As the most complex organ in the human body, the brain is a complicated system to model. Researchers at Harvard University have developed an in vitro brain-on-a-chip capable of modeling the connectivity between different neurons found in distinct areas of the brain.

“The brain is so much more than individual neurons,” said Ben Maoz, postdoctoral fellow in the Disease Biophysics Group in the Harvard John A. Paulson School of Engineering and Applied Sciences (SEAS), and an author on the publication. “It’s about the different types of cells and the connectivity between different regions of the brain. When modeling the brain, you need to be able to recapitulate that connectivity because there are many different diseases that attack those connections.”

Maoz and his colleagues were specifically looking to model three key areas of the brain – the amygdala, hippocampus and prefrontal cortex – which are affected in patients with schizophrenia.
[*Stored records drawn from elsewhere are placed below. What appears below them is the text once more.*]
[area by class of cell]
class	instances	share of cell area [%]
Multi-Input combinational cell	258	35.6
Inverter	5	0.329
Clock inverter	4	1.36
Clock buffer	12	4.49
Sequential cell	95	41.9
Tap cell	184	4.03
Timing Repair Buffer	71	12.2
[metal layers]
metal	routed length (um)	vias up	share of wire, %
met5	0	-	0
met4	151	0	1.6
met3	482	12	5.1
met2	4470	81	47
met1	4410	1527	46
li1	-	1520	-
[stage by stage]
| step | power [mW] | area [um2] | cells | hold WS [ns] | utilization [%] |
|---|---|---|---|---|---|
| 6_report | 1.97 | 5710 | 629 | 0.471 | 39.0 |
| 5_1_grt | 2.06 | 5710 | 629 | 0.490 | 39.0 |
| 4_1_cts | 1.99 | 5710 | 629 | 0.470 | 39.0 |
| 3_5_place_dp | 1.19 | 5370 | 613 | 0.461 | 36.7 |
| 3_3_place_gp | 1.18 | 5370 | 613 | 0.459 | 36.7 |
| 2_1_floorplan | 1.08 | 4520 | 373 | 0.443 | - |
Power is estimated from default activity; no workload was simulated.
==> flow/run.sh <==
#!/bin/bash
# OpenROAD 26Q1-2900-gdf79404cd8, Yosys 0.63+post, stock flow scripts
make -C /OpenROAD-flow-scripts/flow DESIGN_CONFIG=/design/flow/config.mk WORK_HOME=/design/flow/orfs finish
==> flow/config.mk <==
export PLATFORM = sky130hd
export DESIGN_NAME = spi_master
export DESIGN_NICKNAME = spi_master
export VERILOG_FILES = /design/flow/design.v
export SDC_FILE = /design/flow/constraint.sdc
export NUM_CORES = 4
export LEC_CHECK = 1
export CORE_AREA = 10 10 82 82
export DIE_AREA = 0 0 92 92
==> flow/constraint.sdc <==
current_design spi_master

set clk_period 3.1
set clk_io_pct 0.2

create_clock -name clk0 -period $clk_period [get_ports {clk}]

set non_clock_inputs [all_inputs -no_clocks]
set_input_delay [expr $clk_period * $clk_io_pct] -clock clk0 $non_clock_inputs
set_output_delay [expr $clk_period * $clk_io_pct] -clock clk0 [all_outputs]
Their research was published in the Journal of Neurophysiology.

“Roughly twenty-six percent of the US healthcare budget is spent on neurological and psychiatric disorders,” said Kit Parker, the Tarr Family Professor of Bioengineering and Applied Physics Building at SEAS and Core Faculty Member of the Wyss Institute for Biologically Inspired Engineering at Harvard University. “Tools to support the development of therapeutics to alleviate the suffering of these patients is not only the human thing to do, it is the best means of reducing this cost.”
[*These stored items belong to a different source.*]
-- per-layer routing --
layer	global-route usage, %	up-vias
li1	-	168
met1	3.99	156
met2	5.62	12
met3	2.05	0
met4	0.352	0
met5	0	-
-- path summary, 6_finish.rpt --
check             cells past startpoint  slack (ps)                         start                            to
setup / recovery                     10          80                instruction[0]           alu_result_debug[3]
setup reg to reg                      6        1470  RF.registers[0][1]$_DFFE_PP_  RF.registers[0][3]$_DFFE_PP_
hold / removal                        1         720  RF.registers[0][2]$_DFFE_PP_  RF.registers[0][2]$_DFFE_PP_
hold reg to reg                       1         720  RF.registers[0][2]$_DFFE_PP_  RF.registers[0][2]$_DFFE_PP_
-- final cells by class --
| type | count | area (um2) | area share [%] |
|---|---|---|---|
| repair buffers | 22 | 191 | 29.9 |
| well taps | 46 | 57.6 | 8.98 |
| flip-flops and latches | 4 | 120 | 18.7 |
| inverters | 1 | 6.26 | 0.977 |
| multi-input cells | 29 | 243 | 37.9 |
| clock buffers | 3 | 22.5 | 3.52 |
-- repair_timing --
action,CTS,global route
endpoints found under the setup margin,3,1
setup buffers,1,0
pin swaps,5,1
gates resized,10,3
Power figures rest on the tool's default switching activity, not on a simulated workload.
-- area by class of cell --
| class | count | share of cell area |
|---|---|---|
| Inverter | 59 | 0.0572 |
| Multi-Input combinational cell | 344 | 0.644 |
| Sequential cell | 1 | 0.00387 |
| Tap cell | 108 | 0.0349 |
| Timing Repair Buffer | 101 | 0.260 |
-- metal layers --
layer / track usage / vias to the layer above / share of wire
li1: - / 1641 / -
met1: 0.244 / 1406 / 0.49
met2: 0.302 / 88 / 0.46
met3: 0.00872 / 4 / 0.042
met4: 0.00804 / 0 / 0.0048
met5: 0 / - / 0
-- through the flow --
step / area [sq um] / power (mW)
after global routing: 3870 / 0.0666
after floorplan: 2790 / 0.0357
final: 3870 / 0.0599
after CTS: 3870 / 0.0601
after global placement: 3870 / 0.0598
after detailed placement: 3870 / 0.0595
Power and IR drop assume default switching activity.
$ cat flow/design.v
`timescale 1ns / 1ps
module mux2to1 #(parameter W=32)(
    input [W-1:0]in0,
    input [W-1:0]in1,
    input flag,
    output [W-1:0]out0
);
    assign out0=flag?in1:in0;
endmodule
module mux4to1 #(parameter W=32)(
    input [W-1:0]in00,
    input [W-1:0]in01,
    input [W-1:0]in10,
    input [W-1:0]in11,
    input [1:0]flag,
    output [W-1:0]out0
);
    assign out0=flag[1]?(flag[0]?in11:in10):(flag[0]?in01:in00);
endmodule
$ cat flow/run.sh
#!/bin/bash
# OpenROAD 26Q1-2900-gdf79404cd8, Yosys 0.63+post, stock flow scripts
make -C /OpenROAD-flow-scripts/flow DESIGN_CONFIG=/design/flow/config.mk WORK_HOME=/design/flow/orfs finish
$ cat flow/config.mk
export PLATFORM = sky130hd
export DESIGN_NAME = mux4to1
export DESIGN_NICKNAME = mux4to1
export VERILOG_FILES = /design/flow/design.v
export SDC_FILE = /design/flow/constraint.sdc
export NUM_CORES = 4
export LEC_CHECK = 1
export CORE_AREA = 10 10 84 84
export DIE_AREA = 0 0 94 94
$ cat flow/constraint.sdc
current_design mux4to1

set clk_period 1.0
set clk_io_pct 0.2

create_clock -name clk0 -period $clk_period

set non_clock_inputs [all_inputs -no_clocks]
set_input_delay [expr $clk_period * $clk_io_pct] -clock clk0 $non_clock_inputs
set_output_delay [expr $clk_period * $clk_io_pct] -clock clk0 [all_outputs]
==> metrics.sh <==
POST_CTS_HOLD_BUFFER_COUNT=0
PATH_CLASS_OF_THE_LOWEST_SLACK_MIN_DELAY_PATH='in -> out'
PRE_CTS_WS_NS=-0.9035
FINISH.INSTANCE_AREA_UM2=2346
OUTCOME='finished, violations left'
MAPPED_CELLS=39
YOSYSSEQAREASHARE=0
POWER_INTERNAL_mW=0.6341
DIE.SIZE.Y_UM=94
DETAIL_ROUTE.WIRELENGTH_UM=6478
FIN_CRIT_SH=1.312
GP_CONGESTION=0.8747
DP.FINAL_HPWL_UM=5730
FINAL_COMMON_CELL='sky130_fd_sc_hd__dlygate4sd2_1'
SYN-CELL-AREA_UM2=814.5
AREA.GROWTH.SYNTH_TO_FINAL_PCT=188.0
PLACEMENT.IO_BUFFERS=162
DIE_WIDTH_UM=94
SYNTHESIS.AREA_PER_INSTANCE_UM2=20.89
SEQUENTIALPOWERSHARE=0
DRC=0
NUMBER_OF_GLOBAL_ROUTE_VIAS_BEFORE_REPAIR=1401
COMB_POWER_SHARE=1.000
WORSTPATHREQUIRED_NS=0.80
GRT_SETUP_UNREPAIRED='true'
CRITICAL_PATH.STARTPOINT_TYPE='primary input'
REPORT.FINAL.HOLD_VIOL_COUNT=0
FP_UTIL=0.1565
STAGE_LOG_WARNINGS=35
POWER.DENSITY_CELL_AREA_nW_PER_UM2=367.0
NET-SWITCHING-POWER_mW=0.2268
WORST-SETUP-PATH-TYPE='in -> out'
CLOCK_POWER_SHARE=0
FMAX_MHz=762.0
FINAL_CELL_MIX='sky130_fd_sc_hd__dlygate4sd2_1 (128), sky130_fd_sc_hd__mux4_2 (32), sky130_fd_sc_hd__buf_2 (31)'
SLEW_VIOLATIONS=0
VIOLATIONS='negative setup slack'
POST-ROUTE-MIN-PERIOD_NS=1.312
DETAIL_ROUTE.VIAS_PER_CELL=4.300
ANT_NETS=0
HOLD-WORST-SLACK_NS=0.8841
DRT_ITER0_MARKERS=23
TIMING.CRITICAL_PATH.ARRIVAL_NS=1.11
DETAILEDROUTE.FIRSTPASSITERATIONCOUNT=4
AREA.SEQUENTIAL_UM2=0
GRT_FIRST_PASS_WIRELENGTH_UM=9190
ROUTEDWLPERCELL_UM=23.39
WORST_PIN_SLEW_NS=0.1563
CELLLEAKAGEPOWER_nW=1.118
GROUTE.USAGE.OVERALL=0.1416
WARNINGS_SYNTHESIS=0
NUM_VIAS=1191
PLACEMENT_ROWS=26
END_KIND='primary output'
PATH_MAX_FANOUT=7
IOPINCOUNT=162
FF_COUNT=0
VDD.IR_DROP.WORST_mV=0.2037
AREA_FIGURE_IN_THE_YOSYS_STAT_OUTPUT_UM2=814.5
FIN_WS_NS=-0.3124
FP.DIEAREA_UM2=8836
NUMBER_OF_ANTENNA_VIOLATIONS_AT_THE_FIRST_CHECK_IN_GLOBAL_ROUTING=4
SHARE_OF_FINAL_LAYOUT_STANDARD_CELLS_STRONGER_THAN_DRIVE_STRENGTH_1=0.3695
FINALSETUPVIOLCOUNT=32
MAX_CAP_VIOL_COUNT=0
SLEW_HEADROOM=0.8965
POWER_SWITCHING_SHARE=0.2634
FLOORPLAN.CORE_AREA_UM2=5205
SYNTH_CELL_TYPE_COUNT=5
GRT_MAX_DEGREE=17
GRT-OVFL-TOTAL=0
CLOCKBUFFERCOUNT=0
SYNTH-CELLS-YOSYS=39
PLACE_AREA_UM2=2487
## cell type report
type                       count  area [um2]
tap                           70       87.58
timing repair buffer         171        1528
multi-input combinational     32       720.7
antenna                        4       10.01
fill                         540        2859
## worst paths after layout
kind                     from       to  slack [ns]  cells past startpoint
worst max-delay path  flag[0]  out0[6]       -0.31                      4
worst min-delay path  in00[4]  out0[4]        0.88                      3
## worst max-delay path, cell delays in order
cell	delay, ns
sky130_fd_sc_hd__buf_16	0.14
sky130_fd_sc_hd__buf_12	0.13
sky130_fd_sc_hd__mux4_2	0.50
sky130_fd_sc_hd__buf_2	0.13
## kinds of logic after synthesis
| group | Yosys count | share of synthesized area |
|---|---|---|
| multiplexers | 32 | 0.8940 |
| buffers and inverters | 7 | 0.1060 |
## stage by stage
stage               total power [mW]  cells  TNS (ns)  utilization
detailed placement             1.086    268    -28.30       0.4779
global placement               1.083    268    -28.22       0.4779
floorplan                     0.2869     39    -2.749            -
global route                  0.9306    276    -10.30       0.4502
CTS                           0.8795    273    -9.450       0.4488
finish                        0.8609    277    -9.201       0.4507
## metal layers
metal  global-route usage  routed length, um  part of all wire  vias up
met5                    0                  0                 0        -
met4              0.01899                 28            0.0043        0
met3              0.04120                539             0.083        2
met2               0.2523               3707              0.57       64
met1               0.1691               2203              0.34      582
li1                     -                  -                 -      543
## power groups by stage
stage         logic (mW)  registers [mW]  clock network [mW]
finish             0.861               0         0.000000535
CTS                0.880               0                   0
global route       0.931               0         0.000000401
## what timing repair did
| item | 4_1_cts | 5_1_grt |
|---|---|---|
| setup endpoints to repair | 32 | 32 |
| cloned | 4 | 0 |
| pin swaps | 0 | 0 |
| gates resized | 256 | 0 |
| setup buffers | 1 | 0 |
## cell usage after synthesis
library cell,count,share of area
sky130_fd_sc_hd__buf_12,3,0.074
sky130_fd_sc_hd__buf_2,3,0.018
sky130_fd_sc_hd__buf_6,1,0.014
sky130_fd_sc_hd__mux4_1,2,0.065
sky130_fd_sc_hd__mux4_2,30,0.83
No activity file was given, so power comes from the tool's default toggle rates.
First, the researchers sought out to characterize neurons from the three regions of the brain based on important factors such as cell composition, protein expression, metabolism, and electrical activity. After culturing and characterizing each cell type in isolation, the researchers combined the cells within the chip to determine how they form cell-to-cell connections.

“It’s no surprise that neurons in distinct regions of the brain are different but it is surprising just how different they are,” said Stephanie Dauth, former postdoctoral fellow in the Disease Biophysics Group and an author on the publication. “We found that the cell-type ratio, the metabolism, the protein expression and the electrical activity all differ between regions in vitro. This shows that it does make a difference which brain region’s neurons you’re working with.”

When the cells were allowed to interact with one another on the chip, the researchers noted some striking changes. The cell composition and electrical activity were both altered for neurons from different brain regions after they formed connections.

“When the cells are communicating with other regions, the cellular composition of the culture changes, the electrophysiology changes, all these inherent properties of the neurons change,” said Maoz. “This shows how important it is to implement different brain regions into in vitro models, especially when studying how neurological diseases impact connected regions of the brain.”

In order to study the changes in the brain indicative of schizophrenia, Maoz and his team exposed neurons to the drug, phencyclidine hydrochloride (PCP). PCP simulates schizophrenia, allowing the researchers to monitor the effects of the disease on distinct brain regions within the brain-on-a-chip, as well as its impact on cell-to-cell connections.

“To date, the Connectome project has not recognized all of the networks in the brain,” said Parker. “In our studies, we are showing that the extracellular matrix network is an important part of distinguishing different brain regions and that, subsequently, physiological and pathophysiological processes in these brain regions are unique. This advance will not only enable the development of therapeutics, but fundamental insights as to how we think, feel, and survive.”